The Court’s rulings will resolve fundamental constitutional issues that have divided the federal courts of appeals. Article III requires the existence of a “case or controversy” before a federal court can exercise jurisdiction. Several circuit courts, including the Third, Fifth, Sixth, and Seventh Circuits, have concluded that a Federal Rule of Civil Procedure 68 or other settlement offer of complete relief to a plaintiff renders his individual claims moot for purposes of Article III regardless of whether judgment is entered against the defendant. Recently, however, the Ninth Circuit in Gomez, the 11th Circuit in Stein v. Buccaneers Ltd. Partnership and the Second Circuit reached the opposite conclusion.

The issue is compounded when the plaintiff seeks to represent a class. In its 2013 decision in Genesis HealthCare Corp. v. Symczyk, the Supreme Court, by a 5-4 vote, held that an employee plaintiff in a collective action brought pursuant to the Fair Labor Standards Act (FLSA) whose individual claim was mooted by her employer’s offer of judgment had “no personal interest in representing putative, unnamed claimants, nor any other continuing interest that would preserve her suit from mootness.” The offer of judgment, made under Rule 68, occurred before the plaintiff moved for conditional certification of a class under the FLSA. In ruling that the entire action should be dismissed for lack of subject matter jurisdiction, the Court assumed that the Rule 68 offer mooted the plaintiff’s individual claims. However, the Court did not decide that issue because it was waived by the plaintiff in the lower court.

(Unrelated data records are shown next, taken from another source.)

==> config.mk <==
export PLATFORM = sky130hd
export DESIGN_NAME = compensation_mem_ctrl
export DESIGN_NICKNAME = d
export VERILOG_FILES = /design/src/rtl/compensation_mem_ctrl_pkg.sv /design/src/rtl/compensation_mem_ctrl.sv
export SDC_FILE = /design/constraint.sdc
export NUM_CORES = 1
export LEC_CHECK = 0
export CAP_MARGIN = 20
export CORE_ASPECT_RATIO = 0.75
export CORE_MARGIN = 1.5
export CORE_UTILIZATION = 35
export CTS_CLUSTER_DIAMETER = 80
export DETAILED_ROUTE_END_ITERATION = 10
export PLACE_DENSITY = 0.61
export SLEW_MARGIN = 20
export SYNTH_ARGS = -nofsm -noshare
export SYNTH_HDL_FRONTEND = slang
export SYNTH_SLANG_ARGS = --single-unit
==> constraint.sdc <==
create_clock -name clk -period 2.7 [get_ports clk]
set_input_delay 0.675 -clock clk [delete_from_list [all_inputs] [get_ports clk]]
set_output_delay 0.675 -clock clk [all_outputs]
set_load 0.01 [all_outputs]
==> src/rtl/compensation_mem_ctrl_pkg.sv <==
// Purpose: shared constants, state encoding and sizing helper for the compensation memory sequencer.
// Latency: n/a (declarations only).
// Backpressure: n/a.
package compensation_mem_ctrl_pkg;

  // One compensation weight per memory entry.
  localparam int CW_WIDTH  = 3;
  // Column offsets walked per run; each read returns one column of SIZE weights.
  localparam int NUM_COLS  = 3;
  localparam int COL_WIDTH = 2;

  // The memory holds NUM_COLS columns of SIZE weights.
  function automatic int cmem_size(input int size);
    return size * NUM_COLS;
  endfunction

  typedef enum logic [2:0] {
    S_IDLE   = 3'd0,
    S_LOAD   = 3'd1,
    S_LOADED = 3'd2,
    S_READ   = 3'd3,
    S_WAIT   = 3'd4
  } state_t;

endpackage

==> src/rtl/compensation_mem_ctrl.sv <==
// Purpose: sequences compensation-memory writes during load and column reads during a run.
// Latency: write 1 cycle after handshake; run_start/col_adv to comp_valid 2 cycles.
// Backpressure: cw_ready only in LOAD; reads paced by col_adv from the array.
//
// Ports:
//   clk, rst                          clock, async active-high reset
//   load_start, cw_valid/cw_data/cw_ready   weight image load stream
//   run_start, col_adv                 run trigger and column-consumed handshake
//   Wr_en/Wr_Addr/Compensation_Weight  memory write port
//   Rd_en/Rd_Addr, comp_valid          memory read port and column-valid flag
//   loaded, busy, done                 status
module compensation_mem_ctrl
  import compensation_mem_ctrl_pkg::*;
#(
  parameter int SIZE            = 8,
  parameter int CMEM_SIZE       = cmem_size(SIZE),
  parameter int CMEM_ADDR_WIDTH = $clog2(CMEM_SIZE)
) (
  input  logic                       clk,
  input  logic                       rst,
  input  logic                       load_start,
  input  logic                       cw_valid,
  input  logic [CW_WIDTH-1:0]        cw_data,
  output logic                       cw_ready,
  input  logic                       run_start,
  input  logic                       col_adv,
  output logic                       Wr_en,
  output logic [CMEM_ADDR_WIDTH-1:0] Wr_Addr,
  output logic [CW_WIDTH-1:0]        Compensation_Weight,
  output logic                       Rd_en,
  output logic [COL_WIDTH-1:0]       Rd_Addr,
  output logic                       comp_valid,
  output logic                       loaded,
  output logic                       busy,
  output logic                       done
);

  localparam logic [CMEM_ADDR_WIDTH-1:0] LAST_ADDR = CMEM_ADDR_WIDTH'(CMEM_SIZE - 1);
  localparam logic [COL_WIDTH-1:0]       LAST_COL  = COL_WIDTH'(NUM_COLS - 1);

  state_t                     state;
  logic [CMEM_ADDR_WIDTH-1:0] wr_cnt;
  logic [COL_WIDTH-1:0]       col;

  // Only combinational output: ready is a pure state decode, no input path.
  assign cw_ready = (state == S_LOAD);

  always_ff @(posedge clk or posedge rst) begin
    if (rst) begin
      state               <= S_IDLE;
      wr_cnt              <= '0;
      col                 <= '0;
      Wr_en               <= 1'b0;
      Wr_Addr             <= '0;
      Compensation_Weight <= '0;
      Rd_en               <= 1'b0;
      Rd_Addr             <= '0;
      comp_valid          <= 1'b0;
      loaded              <= 1'b0;
      busy                <= 1'b0;
      done                <= 1'b0;
    end else begin
      // Strobes default low; address/data registers hold between strobes.
      Wr_en <= 1'b0;
      Rd_en <= 1'b0;
      done  <= 1'b0;

      case (state)
        S_IDLE: begin
          if (load_start) begin
            state  <= S_LOAD;
            wr_cnt <= '0;
            busy   <= 1'b1;
          end
        end

        S_LOAD: begin
          // cw_ready is 1 throughout LOAD, so cw_valid alone is the handshake.
          if (cw_valid) begin
            Wr_en               <= 1'b1;
            Wr_Addr             <= wr_cnt;
            Compensation_Weight <= cw_data;
            if (wr_cnt == LAST_ADDR) begin
              // Counter parks on the last address instead of wrapping.
              state  <= S_LOADED;
              loaded <= 1'b1;
              busy   <= 1'b0;
            end else begin
              wr_cnt <= wr_cnt + CMEM_ADDR_WIDTH'(1);
            end
          end
        end

        S_LOADED: begin
          // The final write lands in this state's first cycle; a read can only
          // follow one cycle later, so write and read never coincide.
          if (run_start) begin
            state   <= S_READ;
            col     <= '0;
            Rd_en   <= 1'b1;
            Rd_Addr <= '0;
            busy    <= 1'b1;
          end else if (load_start) begin
            state  <= S_LOAD;
            wr_cnt <= '0;
            loaded <= 1'b0;
            busy   <= 1'b1;
          end
        end

        S_READ: begin
          // Memory read is registered: data is valid from the first WAIT cycle.
          state      <= S_WAIT;
          comp_valid <= 1'b1;
        end

        S_WAIT: begin
          if (col_adv) begin
            comp_valid <= 1'b0;
            if (col == LAST_COL) begin
              state <= S_LOADED;
              col   <= '0;
              done  <= 1'b1;
              busy  <= 1'b0;
            end else begin
              state   <= S_READ;
              col     <= col + COL_WIDTH'(1);
              Rd_en   <= 1'b1;
              Rd_Addr <= col + COL_WIDTH'(1);
            end
          end
        end

        default: begin
          state      <= S_IDLE;
          comp_valid <= 1'b0;
          busy       <= 1'b0;
        end
      endcase
    end
  end

endmodule

==> results.py <==
metrics = {
    "cells_and_area": {
        "n_antenna_cell": 0,
        "fillerInstances": 319,
        "drive_gt1_frac": 0.134,
        "finish.utilization": 0.476,
        "area_growth_pct": 27.1,
        "layout.nets": 156,
    },
    "setup_path": {
        "start_kind": "flip-flop",
        "cp_slowest_stage_delay_ns": 0.55,
        "crit_chain": "inv_1 > nand3_2 > inv_2 > clkdlybuf4s50_1",
        "criticalPathCategory": "flip-flop to output pin",
        "cp_max_fo": 14,
        "critPathTopFamily": "buffers and inverters",
        "cp-end-kind": "output pin",
        "crit_arrival_ns": 1.77,
        "path_buf_inv": 3,
        "critPathRequiredTime_ns": 2.03,
        "slowest_stage": "clkdlybuf4s50_1",
    },
    "flow_run": {
        "cap_violations": 0,
    },
    "synth": {
        "synth-edff-count": 0,
        "netlist_instances": 115,
        "synth.distinct_cells": 31,
        "ys.flop_type": "dfrtp_1",
        "yosysWarnings": 0,
        "synthesis.area_mm2": 0.00126,
        "synth_fp_nets": 128,
        "yosysMostFrequentCell": "dfrtp_1",
        "synthTopCellsByArea": "dfrtp_1, mux2_2, ha_1",
        "synth_seq_area_share": 0.515,
        "syn_area_per_cell_um2": 11.0,
        "synth_top_area_frac": 0.515,
        "ys_ff_latch": 26,
        "synth_top_cell_by_area": "dfrtp_1",
        "synthTopCellsByCount": "dfrtp_1, nand2_1, inv_1, mux2_2",
        "synthArstFlopShare": 1.00,
    },
    "clock_tree": {
        "clk_pin_slew_ns": 0.09,
        "post_cts_resized": 0,
        "post-cts-setup-buffers": 0,
        "cts_max_path_buffers": 2,
        "clockRootBuffer": "clkbuf_8",
        "clock-sinks": 26,
        "cts_max_level": 1,
        "tritoncts.num_buffers": 3,
        "cts_hold_buffers": 0,
        "cts_tree": "done",
        "clk_latency_ns": 0.27,
    },
    "routing": {
        "drc": 0,
        "wl_per_cell_um": 13.4,
        "ant_nets": 0,
        "routed_via_density": 5.15,
        "drt-total-wl_mm": 2.44,
        "first_pass_iters": 4,
        "vias": 938,
        "drtIter0Drc": 20,
    },
    "place": {
        "post-place-ws_ns": 0.521,
        "gp_congestion": 0.860,
        "port_buffers": 25,
        "dp_hpwl_mm": 1.75,
    },
    "global_routing": {
        "grt_pass1_wl_mm": 3.97,
        "grt_start_max_net_pins": 27,
        "first_global_vias": 862,
        "grt_antenna_before_repair": 0,
        "overflow": 0,
        "grt_usage": 0.136,
    },
    "die": {
        "pin_count": 26,
        "dieArea_mm2": 0.00398,
        "initial_core_util": 0.374,
        "num_rows": 18,
        "die_h_um": 55.0,
        "fp.coreArea_mm2": 0.00338,
        "die_w_um": 72.4,
    },
    "timing": {
        "rsz0062_at_grt": "no",
        "finalMaxSlewViolations": 0,
        "hold_violations": 0,
        "tns_ns": 0,
        "fin_skew_ns": 0.00287,
        "slew_headroom": 0.683,
        "setup_violations": 0,
        "setup_ws_ns": 0.253,
        "post-route-min-period_ns": 2.45,
        "max_freq_mhz": 409,
        "tightestPinTransition_ns": 0.471,
        "finalCritPeriodShare": 0.906,
    },
    "pwr": {
        "cellLeakagePower_nw": 0.711,
        "power.density_mw_per_mm2": 903,
        "vdd_drop_max_mv": 0.300,
    },
    "hold_path": {
        "min_path_type": "flip-flop to flip-flop",
    },
    "run_status": {
        "outcome": "complete, no violations",
    },
}
==> kinds of logic (layout without fill, tap and decap cells) <==
family	Yosys count	count (layout)	share of synthesized area
AOI/OAI and AO/OA	26	26	0.149
adders and majority gates	4	4	0.0396
buffers and inverters	14	41	0.0515
DFF	26	26	0.515
muxes	9	9	0.0802
and+or+nand+nor	36	36	0.164
==> placed cells by master (no fill, tap or decap), types with 2 or more instances in the layout <==
| master | count |
|---|---|
| inv_1 | 9 |
| dfrtp_1 | 26 |
| nand2_1 | 12 |
| and2b_1 | 2 |
| a21oi_1 | 3 |
| a21o_1 | 3 |
| nor2_1 | 3 |
| a211o_1 | 3 |
| nor2b_1 | 2 |
| clkbuf_8 | 4 |
| a22o_1 | 4 |
| mux2_2 | 9 |
| o211ai_1 | 2 |
| nand3_1 | 4 |
| buf_4 | 2 |
| o31ai_1 | 2 |
| o21ai_0 | 4 |
| a31oi_1 | 2 |
| ha_1 | 4 |
| o41ai_1 | 2 |
| nand2b_1 | 2 |
| nor3_1 | 4 |
| clkdlybuf4s50_1 | 25 |
==> sequential cells by signal, indices dropped and copies added, names as in the netlist <==
register,cells
state,3
Rd_en,1
busy,1
wr_cnt,5
Wr_en,1
col,2
comp_valid,1
Compensation_Weight,3
Rd_Addr,2
Wr_Addr,5
done,1
loaded,1
==> cell type report <==
class,count,area (µm²),share of cell area
clock buffers,4,55.1,0.0343
inverters,10,37.5,0.0234
multi-input cells,75,548,0.341
flip-flops and latches,26,651,0.405
well taps,40,50.0,0.0312
repair buffers,27,265,0.165
==> report_power, final <==
group          leakage, nW  total, mW  switching (mW)  internal, mW
Clock               0.0288      0.254           0.124         0.131
Sequential           0.321      0.625           0.117         0.508
Combinational        0.362      0.571           0.235         0.336
Total                0.711       1.45           0.476         0.975
==> worst register-to-register path, stage by stage (launching register included) <==
cell	delay [ns]
dfrtp_1	0.62
nand4bb_1	0.28
o31ai_1	0.38
a21o_1	0.13
o211ai_1	0.08
==> worst paths after layout <==
check / startpoint / to / slack [ns] / cells after the start
max in group asynchronous: rst / Wr_Addr[4] / 1.70 / 3
setup reg to reg: state[0] / wr_cnt[2] / 1.09 / 4
setup / recovery: state[1] / cw_ready / 0.25 / 4
hold / removal: Compensation_Weight[2] / Compensation_Weight[2] / 0.51 / 1
min in group asynchronous: rst / Compensation_Weight[0] / 0.75 / 3
hold reg to reg: Compensation_Weight[2] / Compensation_Weight[2] / 0.51 / 1
==> layer usage <==
| metal | wire length (µm) | GRT usage | share of wire | vias up |
|---|---|---|---|---|
| li1 | - | - | - | 462 |
| met4 | 41 | 0.0660 | 0.017 | 0 |
| met2 | 1070 | 0.207 | 0.44 | 17 |
| met5 | 0 | 0 | 0 | - |
| met1 | 1260 | 0.182 | 0.52 | 455 |
| met3 | 66 | 0.0380 | 0.027 | 4 |
==> stage by stage <==
step | instances | hold WS (ns) | instance area, µm² | power (mW)
6_report | 182 | 0.511 | 1610 | 1.45
5_1_grt | 182 | 0.531 | 1610 | 1.55
4_1_cts | 182 | 0.517 | 1610 | 1.47
3_5_place_dp | 178 | 0.491 | 1550 | 1.21
3_3_place_gp | 178 | 0.489 | 1550 | 1.20
2_1_floorplan | 115 | 0.492 | 1260 | 0.959
(Power assumes the default switching activity.)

Subsequent to Genesis HealthCare, the courts have sharply disagreed on whether the logic of that decision applies in Rule 23 class actions. Many courts have held that Genesis HealthCare does not apply to Rule 23 class actions because they are different from FLSA collective actions. Many other courts have concluded that the differences between collective actions and class actions are immaterial when the offer of complete relief is made before a class is certified, since putative class allegations are not enough to keep the case alive when the named plaintiff’s claims have been mooted. Even before Genesis HealthCare, the Seventh Circuit had ruled that a full settlement offer to the named plaintiff can moot his individual and class claims.

The petitioner in Gomez was sued in a class action under the Telephone Consumer Protection Act. It offered to pay the plaintiff more than he would have been able to obtain had he prevailed in court and sought dismissal of his claims for lack of subject matter jurisdiction because they were mooted by the offer of complete relief. Both the district court and the Ninth Circuit held that the plaintiff’s claims were not moot, reasoning that an unaccepted settlement offer cannot moot either individual or class claims. The Ninth Circuit distinguished Genesis HealthCare because it was a collective action under the FLSA, not a class action under Rule 23.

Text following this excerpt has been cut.